*** DATASET RECORDS Section Begins ***

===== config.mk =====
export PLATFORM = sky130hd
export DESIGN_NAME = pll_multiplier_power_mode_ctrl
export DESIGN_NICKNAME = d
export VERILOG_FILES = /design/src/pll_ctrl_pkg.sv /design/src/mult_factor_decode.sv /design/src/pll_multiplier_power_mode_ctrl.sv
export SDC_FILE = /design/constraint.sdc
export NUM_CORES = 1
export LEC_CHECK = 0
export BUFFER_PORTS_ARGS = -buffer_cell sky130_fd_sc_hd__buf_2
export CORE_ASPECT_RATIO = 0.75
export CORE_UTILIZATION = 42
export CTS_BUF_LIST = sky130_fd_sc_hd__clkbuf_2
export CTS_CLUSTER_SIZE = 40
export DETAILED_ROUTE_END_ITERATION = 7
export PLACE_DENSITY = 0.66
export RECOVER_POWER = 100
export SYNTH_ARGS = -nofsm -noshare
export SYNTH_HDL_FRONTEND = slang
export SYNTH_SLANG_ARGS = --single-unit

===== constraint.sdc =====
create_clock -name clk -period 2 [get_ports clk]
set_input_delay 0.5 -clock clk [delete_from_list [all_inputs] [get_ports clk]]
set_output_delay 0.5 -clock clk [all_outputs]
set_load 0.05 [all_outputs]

*** DATASET RECORDS Section Ends ***
*** DATASET RECORDS Section Begins ***

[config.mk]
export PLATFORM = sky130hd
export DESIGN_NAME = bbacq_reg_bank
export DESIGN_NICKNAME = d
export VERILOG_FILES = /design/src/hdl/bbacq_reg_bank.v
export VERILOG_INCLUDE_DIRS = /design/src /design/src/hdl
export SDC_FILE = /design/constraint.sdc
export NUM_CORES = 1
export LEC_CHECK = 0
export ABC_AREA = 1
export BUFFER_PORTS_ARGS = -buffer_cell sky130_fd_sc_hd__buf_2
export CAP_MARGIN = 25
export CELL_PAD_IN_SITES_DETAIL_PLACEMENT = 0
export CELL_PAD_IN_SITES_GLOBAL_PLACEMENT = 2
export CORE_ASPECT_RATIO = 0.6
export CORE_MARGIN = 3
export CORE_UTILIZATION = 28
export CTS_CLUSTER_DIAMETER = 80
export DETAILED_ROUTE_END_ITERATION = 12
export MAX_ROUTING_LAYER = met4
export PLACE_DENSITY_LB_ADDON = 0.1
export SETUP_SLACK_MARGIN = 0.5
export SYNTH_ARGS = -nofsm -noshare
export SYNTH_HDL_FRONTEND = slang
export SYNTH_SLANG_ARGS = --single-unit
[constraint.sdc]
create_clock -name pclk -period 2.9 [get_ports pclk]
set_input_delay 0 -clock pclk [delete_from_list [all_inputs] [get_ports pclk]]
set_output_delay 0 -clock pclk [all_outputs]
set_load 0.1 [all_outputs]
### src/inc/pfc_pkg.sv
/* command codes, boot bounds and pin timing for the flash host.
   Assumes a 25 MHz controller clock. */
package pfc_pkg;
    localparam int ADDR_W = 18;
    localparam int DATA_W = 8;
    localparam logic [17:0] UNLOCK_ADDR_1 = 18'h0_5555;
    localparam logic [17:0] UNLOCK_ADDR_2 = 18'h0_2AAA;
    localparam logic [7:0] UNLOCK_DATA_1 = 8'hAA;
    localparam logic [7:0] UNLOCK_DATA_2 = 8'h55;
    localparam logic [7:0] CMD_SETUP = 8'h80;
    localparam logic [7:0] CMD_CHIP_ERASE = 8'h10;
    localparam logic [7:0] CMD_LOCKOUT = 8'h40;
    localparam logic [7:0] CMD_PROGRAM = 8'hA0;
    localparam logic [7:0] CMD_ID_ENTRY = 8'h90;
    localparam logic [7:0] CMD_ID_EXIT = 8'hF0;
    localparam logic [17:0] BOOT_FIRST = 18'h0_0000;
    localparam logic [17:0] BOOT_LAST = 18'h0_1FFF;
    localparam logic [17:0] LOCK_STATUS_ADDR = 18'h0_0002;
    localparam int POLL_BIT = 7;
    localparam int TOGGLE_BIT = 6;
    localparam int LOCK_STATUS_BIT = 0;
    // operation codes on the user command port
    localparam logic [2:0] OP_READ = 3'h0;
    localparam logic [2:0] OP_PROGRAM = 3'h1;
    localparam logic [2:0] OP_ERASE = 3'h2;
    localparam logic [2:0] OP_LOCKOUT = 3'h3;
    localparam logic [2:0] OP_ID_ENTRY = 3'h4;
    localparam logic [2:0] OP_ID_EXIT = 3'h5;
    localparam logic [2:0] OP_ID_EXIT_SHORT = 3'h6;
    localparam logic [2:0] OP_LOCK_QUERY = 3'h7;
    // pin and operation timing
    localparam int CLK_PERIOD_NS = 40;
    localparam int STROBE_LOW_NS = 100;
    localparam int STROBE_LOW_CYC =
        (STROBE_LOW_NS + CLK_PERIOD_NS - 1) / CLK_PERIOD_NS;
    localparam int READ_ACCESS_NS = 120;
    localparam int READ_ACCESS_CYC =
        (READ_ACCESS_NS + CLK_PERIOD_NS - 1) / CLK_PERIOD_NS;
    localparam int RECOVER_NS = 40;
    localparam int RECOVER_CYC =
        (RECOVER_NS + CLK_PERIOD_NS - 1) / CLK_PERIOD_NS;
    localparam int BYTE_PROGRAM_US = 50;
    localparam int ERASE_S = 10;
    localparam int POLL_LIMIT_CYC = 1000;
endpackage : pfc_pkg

*** DATASET RECORDS Section Ends ***

Return only the lines between the one holding "set_load 0.1 [all_outputs]" and the one holding "localparam int DATA_W = 8;", inclusive, exactly as they appear above.

FINISHED TASK:
set_load 0.1 [all_outputs]
### src/inc/pfc_pkg.sv
/* command codes, boot bounds and pin timing for the flash host.
   Assumes a 25 MHz controller clock. */
package pfc_pkg;
    localparam int ADDR_W = 18;
    localparam int DATA_W = 8;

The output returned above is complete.